The vector bundle is a fiber bundle with a vector space structure for the fibers. Other structures are possible; replace the vector space with the desired structure and required isomorphism in iv).

A principal bundle is a fiber bundle with groups as fibers, groups acting freely and transitively on fibers, the base space then the quotient of the total space by the action of the group.

A section \(\sigma: B \to E\) is a smooth right inverse of \(\pi\)

\[\pi(\sigma(x)) = x\]

visualized as a plot in the Cartesian plane with \(E\) the plane, \(B\) the x-axis, and each fiber a vertical strip of the plane.

It can be demonstrated that a vector bundle is trivial if and only if there exist a collection of sections that form a basis for the corresponding fiber at every point.

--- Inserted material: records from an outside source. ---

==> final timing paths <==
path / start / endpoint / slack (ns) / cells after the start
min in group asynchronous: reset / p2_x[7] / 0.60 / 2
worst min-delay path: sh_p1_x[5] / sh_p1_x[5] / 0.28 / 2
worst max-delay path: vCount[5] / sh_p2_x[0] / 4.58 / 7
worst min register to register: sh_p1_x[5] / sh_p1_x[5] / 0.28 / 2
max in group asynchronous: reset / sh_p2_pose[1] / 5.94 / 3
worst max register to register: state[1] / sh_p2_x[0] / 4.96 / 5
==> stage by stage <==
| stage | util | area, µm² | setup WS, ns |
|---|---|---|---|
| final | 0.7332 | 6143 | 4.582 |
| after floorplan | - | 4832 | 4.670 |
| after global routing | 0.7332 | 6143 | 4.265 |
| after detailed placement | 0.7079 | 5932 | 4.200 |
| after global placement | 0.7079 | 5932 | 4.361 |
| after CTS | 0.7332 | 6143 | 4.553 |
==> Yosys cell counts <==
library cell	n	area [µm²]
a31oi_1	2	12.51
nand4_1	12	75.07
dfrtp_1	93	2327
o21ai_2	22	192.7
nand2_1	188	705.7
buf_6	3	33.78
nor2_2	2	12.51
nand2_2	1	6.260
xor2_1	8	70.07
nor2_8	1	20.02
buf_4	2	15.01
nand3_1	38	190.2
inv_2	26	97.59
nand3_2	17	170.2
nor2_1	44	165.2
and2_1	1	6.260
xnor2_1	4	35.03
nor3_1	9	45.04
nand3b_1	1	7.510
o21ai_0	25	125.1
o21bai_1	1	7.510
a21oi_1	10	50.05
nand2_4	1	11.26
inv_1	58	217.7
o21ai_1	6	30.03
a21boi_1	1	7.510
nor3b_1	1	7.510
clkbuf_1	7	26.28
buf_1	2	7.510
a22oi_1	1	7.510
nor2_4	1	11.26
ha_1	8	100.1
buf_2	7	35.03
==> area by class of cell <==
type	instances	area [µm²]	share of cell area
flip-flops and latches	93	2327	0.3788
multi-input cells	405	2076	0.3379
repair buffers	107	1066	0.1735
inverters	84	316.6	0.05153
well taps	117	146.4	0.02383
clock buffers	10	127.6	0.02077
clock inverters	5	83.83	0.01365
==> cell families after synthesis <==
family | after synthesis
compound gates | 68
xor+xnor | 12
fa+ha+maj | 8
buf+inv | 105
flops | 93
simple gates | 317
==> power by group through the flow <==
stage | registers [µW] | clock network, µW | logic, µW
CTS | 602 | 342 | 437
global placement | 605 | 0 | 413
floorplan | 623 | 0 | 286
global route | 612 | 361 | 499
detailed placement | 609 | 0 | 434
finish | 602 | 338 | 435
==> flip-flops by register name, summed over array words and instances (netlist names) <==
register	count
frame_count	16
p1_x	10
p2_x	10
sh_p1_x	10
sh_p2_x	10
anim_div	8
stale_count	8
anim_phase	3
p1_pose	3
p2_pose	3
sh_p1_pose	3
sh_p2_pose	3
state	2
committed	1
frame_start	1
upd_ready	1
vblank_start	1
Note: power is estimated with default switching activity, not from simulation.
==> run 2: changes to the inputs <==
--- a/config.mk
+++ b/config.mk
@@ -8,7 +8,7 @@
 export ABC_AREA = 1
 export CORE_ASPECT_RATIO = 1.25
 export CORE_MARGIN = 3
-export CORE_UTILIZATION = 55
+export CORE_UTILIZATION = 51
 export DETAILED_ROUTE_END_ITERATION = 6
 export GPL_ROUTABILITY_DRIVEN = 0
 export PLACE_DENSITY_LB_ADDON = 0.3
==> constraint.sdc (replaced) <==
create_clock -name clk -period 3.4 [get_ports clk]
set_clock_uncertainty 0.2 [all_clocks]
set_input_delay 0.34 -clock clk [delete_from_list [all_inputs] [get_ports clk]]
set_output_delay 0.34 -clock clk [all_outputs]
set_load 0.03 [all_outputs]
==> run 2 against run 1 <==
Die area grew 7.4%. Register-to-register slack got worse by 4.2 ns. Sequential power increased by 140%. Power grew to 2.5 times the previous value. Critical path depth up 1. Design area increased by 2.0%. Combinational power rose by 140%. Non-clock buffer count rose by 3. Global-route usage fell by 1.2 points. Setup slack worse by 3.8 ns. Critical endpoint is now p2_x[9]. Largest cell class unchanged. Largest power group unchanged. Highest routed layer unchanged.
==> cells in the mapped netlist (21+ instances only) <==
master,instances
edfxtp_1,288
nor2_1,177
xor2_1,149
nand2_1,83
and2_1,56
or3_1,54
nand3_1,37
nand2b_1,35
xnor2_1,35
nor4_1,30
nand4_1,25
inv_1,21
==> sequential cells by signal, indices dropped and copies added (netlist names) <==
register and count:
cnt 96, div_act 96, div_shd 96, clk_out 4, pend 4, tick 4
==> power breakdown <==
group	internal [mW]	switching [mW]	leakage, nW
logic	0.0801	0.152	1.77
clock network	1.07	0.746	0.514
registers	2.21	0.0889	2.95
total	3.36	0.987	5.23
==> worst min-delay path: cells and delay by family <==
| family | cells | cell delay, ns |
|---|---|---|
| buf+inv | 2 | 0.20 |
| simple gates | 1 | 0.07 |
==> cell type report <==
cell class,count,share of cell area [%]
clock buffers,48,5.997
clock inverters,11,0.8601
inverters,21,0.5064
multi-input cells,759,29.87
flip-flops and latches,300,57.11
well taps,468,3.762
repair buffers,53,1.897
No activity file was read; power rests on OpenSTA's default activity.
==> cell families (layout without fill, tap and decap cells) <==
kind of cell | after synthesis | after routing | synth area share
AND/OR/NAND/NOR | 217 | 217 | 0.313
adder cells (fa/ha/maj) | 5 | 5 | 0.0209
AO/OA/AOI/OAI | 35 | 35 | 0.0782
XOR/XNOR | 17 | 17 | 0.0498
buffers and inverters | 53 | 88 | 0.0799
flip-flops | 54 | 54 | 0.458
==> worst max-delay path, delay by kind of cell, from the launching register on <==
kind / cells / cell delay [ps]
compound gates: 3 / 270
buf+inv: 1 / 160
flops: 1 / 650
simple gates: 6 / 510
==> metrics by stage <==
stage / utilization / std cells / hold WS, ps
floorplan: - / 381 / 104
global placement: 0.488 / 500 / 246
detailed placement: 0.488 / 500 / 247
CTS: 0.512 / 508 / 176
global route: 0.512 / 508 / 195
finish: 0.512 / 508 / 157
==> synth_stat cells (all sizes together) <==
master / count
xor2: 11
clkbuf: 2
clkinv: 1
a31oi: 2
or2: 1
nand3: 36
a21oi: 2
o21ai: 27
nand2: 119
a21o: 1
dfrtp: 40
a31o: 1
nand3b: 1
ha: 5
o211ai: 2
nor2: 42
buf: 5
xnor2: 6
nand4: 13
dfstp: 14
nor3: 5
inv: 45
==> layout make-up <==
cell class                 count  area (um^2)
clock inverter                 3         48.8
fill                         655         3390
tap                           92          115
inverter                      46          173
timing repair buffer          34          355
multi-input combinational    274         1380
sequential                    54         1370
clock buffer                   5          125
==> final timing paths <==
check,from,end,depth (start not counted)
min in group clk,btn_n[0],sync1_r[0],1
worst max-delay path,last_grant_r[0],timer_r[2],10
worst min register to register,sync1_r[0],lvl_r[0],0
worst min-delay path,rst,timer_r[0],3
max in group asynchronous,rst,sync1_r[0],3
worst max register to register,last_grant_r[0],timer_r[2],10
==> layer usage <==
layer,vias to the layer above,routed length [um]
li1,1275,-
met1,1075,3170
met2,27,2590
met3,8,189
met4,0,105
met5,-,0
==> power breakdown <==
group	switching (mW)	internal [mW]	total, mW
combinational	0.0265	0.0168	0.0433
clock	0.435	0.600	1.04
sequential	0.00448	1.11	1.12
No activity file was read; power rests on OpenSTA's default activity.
===== config.mk =====
export PLATFORM = sky130hd
export DESIGN_NAME = imem_stream_loader
export DESIGN_NICKNAME = d
export VERILOG_FILES = /design/src/rtl/imem_loader_pkg.sv /design/src/rtl/imem_stream_loader.sv
export SDC_FILE = /design/constraint.sdc
export NUM_CORES = 1
export LEC_CHECK = 0
export ABC_AREA = 1
export CAP_MARGIN = 20
export CORE_MARGIN = 1.5
export CORE_UTILIZATION = 30
export CTS_CLUSTER_DIAMETER = 100
export DETAILED_ROUTE_END_ITERATION = 10
export PLACE_DENSITY_LB_ADDON = 0.25
export SLEW_MARGIN = 20
export SYNTH_ARGS = -nofsm -noshare
export SYNTH_HDL_FRONTEND = slang
export SYNTH_SLANG_ARGS = --single-unit

===== constraint.sdc =====
create_clock -name clk -period 4 [get_ports clk]
set_input_delay 0.6 -clock clk [delete_from_list [all_inputs] [get_ports clk]]
set_output_delay 0.6 -clock clk [all_outputs]
set_load 0.02 [all_outputs]

===== src/rtl/imem_loader_pkg.sv =====
// Shared types and default widths for the instruction-memory stream loader.
package imem_loader_pkg;

    typedef enum logic [2:0] {
        StIdle,
        StLoad,
        StGap,
        StArmed,
        StRun
    } state_e;

    localparam int unsigned DefDataW = 32;
    localparam int unsigned DefAddrW = 16;
    localparam int unsigned DefDepth = 64;

endpackage


===== src/rtl/imem_stream_loader.sv =====
// Streams a program into instruction memory at a checked base/length, then
// raises the datapath start either automatically or on a run request.
module imem_stream_loader
    import imem_loader_pkg::*;
#(
    parameter int unsigned DATA_W     = DefDataW,
    parameter int unsigned ADDR_W     = DefAddrW,
    parameter int unsigned DEPTH      = DefDepth,
    parameter bit          AUTO_START = 1'b1
) (
    input  logic              clk,
    input  logic              rst,
    input  logic              load_req,
    input  logic [ADDR_W-1:0] base_addr,
    input  logic [ADDR_W-1:0] length,
    input  logic              in_valid,
    input  logic [DATA_W-1:0] in_data,
    output logic              in_ready,
    input  logic              run_req,
    input  logic              abort,
    output logic              imem_we,
    output logic [ADDR_W-1:0] imem_addr,
    output logic [DATA_W-1:0] imem_wdata,
    output logic              start,
    output logic              busy,
    output logic              done,
    output logic              err,
    output logic [ADDR_W-1:0] word_cnt
);

    localparam int unsigned         SumW   = ADDR_W + 1;
    localparam logic [SumW-1:0]     DepthS = SumW'(DEPTH);

    state_e state_q, state_d;

    logic [ADDR_W-1:0] base_q, base_d;
    logic [ADDR_W-1:0] len_q, len_d;
    logic [ADDR_W-1:0] cnt_q, cnt_d;
    logic              we_q, we_d;
    logic [ADDR_W-1:0] addr_q, addr_d;
    logic [DATA_W-1:0] wdata_q, wdata_d;
    logic              done_q, done_d;
    logic              err_q, err_d;

    logic [SumW-1:0] range_end;
    logic            range_ok;
    logic            load_go;
    logic            hs;
    logic            last_hs;

    // One extra bit keeps base+length from wrapping back into range.
    assign range_end = {1'b0, base_addr} + {1'b0, length};
    assign range_ok  = (length != '0) && (range_end <= DepthS);
    assign load_go   = (state_q == StIdle) && load_req && !abort;
    // A word offered in the abort cycle is dropped, not written.
    assign hs        = in_valid && in_ready && !abort;
    assign last_hs   = hs && ((cnt_q + ADDR_W'(1)) == len_q);

    always_ff @(posedge clk or posedge rst) begin
        if (rst) begin
            state_q <= StIdle;
        end else begin
            state_q <= state_d;
        end
    end

    always_comb begin
        state_d = state_q;
        if (abort) begin
            state_d = StIdle;
        end else begin
            case (state_q)
                StIdle:  if (load_req && range_ok) state_d = StLoad;
                StLoad:  if (last_hs) state_d = StGap;
                StGap:   state_d = AUTO_START ? StRun : StArmed;
                StArmed: if (run_req) state_d = StRun;
                StRun:   state_d = StRun;
                default: state_d = StIdle;
            endcase
        end
    end

    always_comb begin
        in_ready = (state_q == StLoad);
        busy     = (state_q == StLoad) || (state_q == StGap);
        start    = (state_q == StRun);
    end

    always_comb begin
        base_d  = base_q;
        len_d   = len_q;
        cnt_d   = cnt_q;
        we_d    = 1'b0;
        addr_d  = addr_q;
        wdata_d = wdata_q;
        done_d  = 1'b0;
        err_d   = err_q;
        if (load_go) begin
            if (range_ok) begin
                base_d = base_addr;
                len_d  = length;
                cnt_d  = '0;
                err_d  = 1'b0;
            end else begin
                err_d  = 1'b1;
            end
        end
        if (hs) begin
            we_d    = 1'b1;
            addr_d  = base_q + cnt_q;
            wdata_d = in_data;
            cnt_d   = cnt_q + ADDR_W'(1);
            done_d  = last_hs;
        end
    end

    always_ff @(posedge clk or posedge rst) begin
        if (rst) begin
            base_q  <= '0;
            len_q   <= '0;
            cnt_q   <= '0;
            we_q    <= 1'b0;
            addr_q  <= '0;
            wdata_q <= '0;
            done_q  <= 1'b0;
            err_q   <= 1'b0;
        end else begin
            base_q  <= base_d;
            len_q   <= len_d;
            cnt_q   <= cnt_d;
            we_q    <= we_d;
            addr_q  <= addr_d;
            wdata_q <= wdata_d;
            done_q  <= done_d;
            err_q   <= err_d;
        end
    end

    assign imem_we    = we_q;
    assign imem_addr  = addr_q;
    assign imem_wdata = wdata_q;
    assign done       = done_q;
    assign err        = err_q;
    assign word_cnt   = cnt_q;

endmodule


==> run_results.csv, run 1 <==
group,metric,value,unit
final_layout,final_common_cell,"nand2_1",
pwr,p_leak,4.70,nW
flow_run,maxCapViolCount,0,
yosys,synth_area,6910,um^2
clock_network,cts_resized,0,
clock_network,htree_levels,3,
sta,skew,9.48,ps
final_layout,drive_above_1_share,3.49,%
worst_setup_path,crit_family,"simple AND/OR/NAND/NOR gates",
yosys,synth_fa_ha_area_share,6.37,%
sta,fin_setup_tns,0,ps
yosys,ys_dominant_reg_cell,"dfrtp_1",
placement,hpwl,14900,um
global_route,antenna_found_initial,0,
yosys,synth-simple-area-share,38.2,%
yosys,synth_mux_area_share,0,%
worst_setup_path,cp.required,4260,ps
final_layout,area_growth,28.5,%
detailed_routing,first_pass_iters,5,
detailed_routing,route.vias.total,6680,
placement,numPortBuffers,139,
clock_network,insertion_delay,360,ps
floorplan,die_height,155,um
pwr,p_seq_share,46.6,%
sta,slew_violations,0,
detailed_routing,drt-initial-drc-count,420,
clock_network,path_clk_slew,60,ps
floorplan,num_rows,55,
hold_path,hold_path.class,"flip-flop to flip-flop",
hold_path,hold_path_end,"imem_wdata[19]",
global_route,grt_overflow,0,
worst_setup_path,slowest_stage,"clkdlybuf4s50_1",
yosys,synth_top_family_by_area,"simple AND/OR/NAND/NOR gates",
hold_path,min-delay-start,"imem_wdata[19]",
final_layout,multiInputGateArea,3600,um^2
yosys,synthXorXnorAreaFrac,1.52,%
global_route,grt_start_max_net_pins,81,
worst_setup_path,r2r_start,"word_cnt[0]",
worst_setup_path,worstPathMaxFanout,33,
worst_setup_path,startpoint,"length[0]",
pwr,combinationalPowerShare,17.3,%
sta,setup_violations,0,
global_route,grt_pass1_wl,31600,um
yosys,yosysSeqAreaShare,36.9,%
pwr,power_per_cell_area,257,nW/um^2
clock_network,cts_hold_buf,0,
worst_setup_path,ff2ff_setup_slack,1040,ps
floorplan,start_util,30.5,%
clock_network,post_cts.repair.setup_buffers,0,
yosys,ys_ff_latch,102,
yosys,synth_edf_count,0,
worst_setup_path,crit_type,"input pin to flip-flop",
yosys,ys_async_sr_fraction,100,%
worst_setup_path,max_stage_delay,480,ps
detailed_routing,ant_nets,0,
worst_setup_path,cpMostUsedCell,"nand3_1",
worst_setup_path,r2r-end,"state_q[0]",
yosys,yosys_warnings,0,
clock_network,clock-sinks,102,
run_status,status,"complete, no violations",
global_route,grt_pass1_vias,6480,
pwr,p_sw_share,26.8,%
clock_network,cts_root_buffer,"clkbuf_16",
clock_network,cts_inserted_buffers,9,
floorplan,ioPinCount,140,
detailed_routing,wl_per_cell,13.1,um
sta,grt_setup_unrepaired,"false",
worst_setup_path,crit_cells,17,
sta,slew_headroom,50.6,%
sta,fin_crit_sh,80.6,%
sta,fmax,0.310,GHz
final_layout,final_nets,1275,
worst_setup_path,endpoint_kind,"flip-flop",
final_layout,regArea,2550,um^2
placement,place.gp.congestion,0.925,
detailed_routing,drc,0,
yosys,synth_compound_area_share,5.78,%
worst_setup_path,start_kind,"input pin",
clock_network,cts_tree,"yes",
hold_path,hold_depth,2,
worst_setup_path,r2r_cells,12,
pwr,clockPowerShare,36.1,%
yosys,yosysUniqueCellTypes,33,
yosys,synthesis.nets,1142,
yosys,syn_inst,1038,
floorplan,dieArea,24000,um^2
sta,period_minus_slack,3230,ps
clock_network,clock_path_buffers,2,
floorplan,core,22600,um^2
detailed_routing,wirelength,19200,um
worst_setup_path,path_cells,"clkdlybuf4s50_1 -> ha_1 -> fa_1 -> or2_2 -> nor2_1 -> nand3_1 -> nor2_1 -> nand2_1 -> nand2_1 -> nand3_1 -> nor2_1 -> nand3_1 -> nor2_4 -> buf_4 -> nand3_1 -> nand2_1 -> inv_1",
worst_setup_path,cp_num_buf_inv,3,
floorplan,die_w,155,um
pwr,power.internal,1.67,mW
pwr,netSwitchingPower,0.612,mW
sta,tightest_slew,742,ps
final_layout,antenna_cells,0,
detailed_routing,viasPerCell,4.58,
final_layout,layout_common_cells,"390 x nand2_1, 168 x inv_1, 139 x clkdlybuf4s50_1",
yosys,synth.avg_cell_area,6.66,um^2
pwr,max-vdd-ir-drop,0.203,mV
pwr,power,2.28,mW
worst_setup_path,cp.arrival,3480,ps
global_route,grt.total_usage,16.5,%
final_layout,n_fill_cell,2381,
sta,hold_viol,0,
[logic make-up (layout without fill, tap and decap cells)]
| group | Yosys count | after routing |
|---|---|---|
| adder cells (fa/ha/maj) | 34 | 34 |
| flip-flops | 102 | 102 |
| buffers and inverters | 198 | 335 |
| XOR/XNOR | 12 | 12 |
| AND/OR/NAND/NOR | 619 | 619 |
| AO/OA/AOI/OAI | 73 | 73 |
[routing by layer]
metal | part of all wire, % | track usage, %
met1 | 50 | 22.4
met2 | 43 | 26.0
met3 | 5.2 | 2.89
met4 | 2.5 | 6.59
met5 | 0 | 0
[flip-flops by register name, summed over array words and instances (netlist names)]
name / cells
err: 1
imem_we: 1
word_cnt: 16
base_q: 16
imem_addr: 16
imem_wdata: 32
done: 1
len_q: 16
state_q: 3
[how the worst max path moves through the flow]
stage / to
after detailed placement: len_q[7]
final: len_q[1]
after floorplan: base_q[0]
after CTS: len_q[7]
after global routing: len_q[7]
after global placement: base_q[15]
[worst min-delay path, cell delays in order, from the launching register on]
cell and delay [ps]:
dfrtp_1 340, nand2_1 50, nand2_1 50
[power groups by stage]
stage | Combinational [mW] | Clock, mW | Sequential, mW
finish | 0.394 | 0.824 | 1.06
global placement | 0.394 | 0 | 1.08
CTS | 0.395 | 0.854 | 1.06
detailed placement | 0.393 | 0 | 1.08
global route | 0.446 | 0.896 | 1.06
floorplan | 0.224 | 0 | 1.09
[layout make-up]
| class | count | share of cell area [%] |
|---|---|---|
| multi-input combinational | 738 | 40.5 |
| sequential | 102 | 28.7 |
| timing repair buffer | 146 | 16.3 |
| inverter | 174 | 7.41 |
| tap | 285 | 4.02 |
| clock buffer | 14 | 2.97 |
| clock inverter | 1 | 0.0564 |
[cells in the mapped netlist (all sizes together), types with 3 or more instances]
| cell type | number | share of area, % |
|---|---|---|
| nand3b | 17 | 1.8 |
| inv | 174 | 9.5 |
| nor3 | 14 | 1.2 |
| nand4 | 22 | 2.0 |
| ha | 32 | 5.8 |
| dfrtp | 102 | 37 |
| xor2 | 9 | 1.1 |
| nor2 | 59 | 3.3 |
| xnor2 | 3 | 0.38 |
| a21boi | 3 | 0.33 |
| nand2 | 394 | 22 |
| o21ai | 30 | 2.2 |
| buf | 9 | 0.91 |
| a21oi | 31 | 2.3 |
| or2 | 7 | 0.63 |
| nand3 | 103 | 7.5 |
| clkbuf | 15 | 0.81 |
[stage by stage]
step	worst slack [ps]	utilization (%)	hold slack [ps]	cells	area (um^2)
4_1_cts	769	39.2	474	1460	8880
3_3_place_gp	457	38.0	452	1445	8610
6_report	774	39.2	468	1460	8880
2_1_floorplan	725	-	513	1038	6910
3_5_place_dp	391	38.0	458	1445	8610
5_1_grt	497	39.2	486	1460	8880
Note: power is estimated with default switching activity, not from simulation.
==> run 2: changes to the inputs <==
- clock period: 4 -> 3.3 ns (I/O delays scaled with it)
==> run_results.csv, run 2 (synthesis results as in run 1) <==
group,metric,value,unit
clock_network,cts_resized,0,
global_route,antenna_found_initial,0,
worst_setup_path,worstPathMaxFanout,26,
floorplan,num_rows,55,
floorplan,start_util,30.5,%
worst_setup_path,cp_num_buf_inv,2,
worst_setup_path,cp.required,3540,ps
detailed_routing,ant_nets,0,
final_layout,stdcell_count,1477,
sta,skew,4.57,ps
worst_setup_path,crit_cells,17,
pwr,clockPowerShare,37.3,%
clock_network,clock_path_buffers,2,
sta,fin_setup_tns,0,ps
clock_network,cts_root_buffer,"clkbuf_16",
hold_path,hold_path.class,"flip-flop to flip-flop",
placement,place.gp.congestion,0.934,
pwr,max-vdd-ir-drop,0.246,mV
final_layout,regArea,2550,um^2
worst_setup_path,start_kind,"input pin",
sta,slew_headroom,55.6,%
pwr,power,2.84,mW
worst_setup_path,cp.arrival,3220,ps
worst_setup_path,max_stage_delay,430,ps
clock_network,cts_hold_buf,0,
sta,tightest_slew,666,ps
global_route,grt_pass1_vias,6597,
floorplan,die_height,155,um
clock_network,cts_tree,"yes",
pwr,p_sw_share,26.1,%
worst_setup_path,r2r-end,"state_q[0]",
flow_run,maxCapViolCount,0,
placement,hpwl,15200,um
worst_setup_path,startpoint,"base_addr[0]",
detailed_routing,first_pass_iters,4,
floorplan,dieArea,24000,um^2
final_layout,final_nets,1292,
pwr,p_leak,4.79,nW
final_layout,area_growth,30.9,%
floorplan,die_w,155,um
floorplan,ioPinCount,140,
detailed_routing,viasPerCell,4.58,
final_layout,drive_above_1_share,4.78,%
clock_network,htree_levels,3,
worst_setup_path,ff2ff_setup_slack,760,ps
placement,dpl.cell_count,1462,
worst_setup_path,crit_type,"input pin to flip-flop",
final_layout,largest_reg_flops,32,
sta,fin_crit_sh,90.1,%
worst_setup_path,endpoint_kind,"flip-flop",
worst_setup_path,r2r_start,"word_cnt[0]",
detailed_routing,wirelength,19200,um
pwr,power.internal,2.09,mW
final_layout,fin_area,9040,um^2
final_layout,antenna_cells,0,
pwr,combinationalPowerShare,17.3,%
clock_network,insertion_delay,350,ps
pwr,p_seq_share,45.4,%
global_route,grt_start_max_net_pins,44,
worst_setup_path,endpoint,"word_cnt[3]",
detailed_routing,route.vias.total,6760,
final_layout,multiInputGateArea,3600,um^2
clock_network,clock-sinks,102,
sta,slew_violations,0,
sta,grt_setup_unrepaired,"false",
pwr,netSwitchingPower,0.741,mW
sta,hold_viol,0,
detailed_routing,wl_per_cell,13.0,um
detailed_routing,drc,0,
worst_setup_path,path_cells,"clkdlybuf4s50_1 -> ha_1 -> fa_1 -> or2_2 -> nor2_1 -> nand3_1 -> nor2_1 -> nand2_1 -> nand2_1 -> nand3_1 -> nor2_1 -> nand3_1 -> nor2_4 -> nand2_2 -> buf_12 -> nand3_1 -> nand2_1",
worst_setup_path,slowest_stage,"fa_1",
worst_setup_path,crit_family,"simple AND/OR/NAND/NOR gates",
worst_setup_path,r2r_cells,13,
worst_setup_path,cpMostUsedCell,"nand3_1",
sta,fmax,0.336,GHz
placement,numPortBuffers,139,
global_route,grt_pass1_wl,31900,um
run_status,status,"complete, no violations",
detailed_routing,drt-initial-drc-count,364,
pwr,power_per_cell_area,314,nW/um^2
global_route,grt_overflow,0,
final_layout,final_common_cell,"nand2_1",
clock_network,post_cts.repair.setup_buffers,0,
global_route,grt.total_usage,16.6,%
sta,period_minus_slack,2970,ps
floorplan,core,22600,um^2
hold_path,min-delay-start,"imem_wdata[13]",
sta,setup_violations,0,
clock_network,path_clk_slew,60,ps
clock_network,cts_inserted_buffers,9,
final_layout,layout_common_cells,"390 x nand2_1, 168 x inv_1, 139 x clkdlybuf4s50_1",
placement,place_area,8760,um^2
final_layout,n_fill_cell,2399,
sta,whs,468,ps
-- run 2: cell count changes in the layout (fill, tap and decap cells not counted) --
cell       previous run  this run
inv_6                 1         0
clkbuf_8              2         1
buf_4                 7        22
bufinv_16             0         1
clkbuf_1              3         4
clkinv_2              1         0
inv_4                 0         1
buf_12                0         2
-- run 2: how the worst min path moves through the flow --
stage	endpoint	slack (ps)	cells past startpoint
floorplan	base_q[10]	510	4
global placement	imem_wdata[23]	450	2
detailed placement	imem_addr[0]	460	2
CTS	imem_wdata[30]	470	2
global route	imem_wdata[26]	490	2
finish	imem_wdata[13]	470	2
-- run 2: layout make-up --
type	instances	area share (%)
multi-input cells	738	39.8
clock inverters	1	0.332
repair buffers	163	17.7
clock buffers	14	2.81
flip-flops and latches	102	28.2
inverters	174	7.25
well taps	285	3.94
-- run 2: power groups by stage --
stage                     Clock [mW]  Combinational, mW  Sequential (mW)
after floorplan                    0              0.271             1.32
after global placement             0              0.488             1.31
after detailed placement           0              0.490             1.31
after CTS                       1.09              0.493             1.29
after global routing            1.15              0.555             1.29
final                           1.06              0.490             1.29
-- run 2: metrics by stage --
stage / util (%) / setup slack (ps)
2_1_floorplan: - / 130
3_3_place_gp: 38.7 / -47.0
3_5_place_dp: 38.7 / -75.7
4_1_cts: 40.0 / 296
5_1_grt: 40.0 / 51.6
6_report: 40.0 / 327
-- run 2: tightest hold or removal path: cells and delay by family, from the launching register on --
kind / cells / cell delay [ps]
simple gates: 2 / 100
flops: 1 / 340
-- run 2: metal layers --
layer / up-vias / part of all wire [%] / global-route usage (%) / wire (um)
met5: - / 0 / 0 / 0
met4: 0 / 2.4 / 6.68 / 459
met3: 34 / 5.9 / 2.27 / 1120
met2: 229 / 43 / 26.9 / 8350
met1: 2953 / 48 / 22.2 / 9280
li1: 3544 / - / - / -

Tangent bundle: in a sense the ‘original’ fiber bundle, motivated by the problem of defining smooth vector fields on manifolds. The problem: no relation between tangent spaces at distinct points on a manifold, so how to define smooth vector fields? The classical definition for smooth vector fields is in terms of the local coordinate chart about any given point. This is well-defined, but unsatisfactory from the point of view of being defined in terms of a chart (into \(\mathbb{R}^N\)) rather than as a map into each (distinct) tangent space. The tangent bundle solution: let \(TM = \bigcup_i T_{p_i}M\), the union of tangent spaces, each considered as a set. Define a vector field as a map \(v: M \to TM\), with each point mapping into its corresponding tangent space. \(TM\) can be turned into a manifold by defining the chart mapping a point and vector in the corresponding tangent space to its coordinate and vector coordinate representation: \((p, v) \mapsto (x_i, v_i)\). Then \(v\) is a smooth vector field on \(M\) if it is simply a smooth function on \(TM\).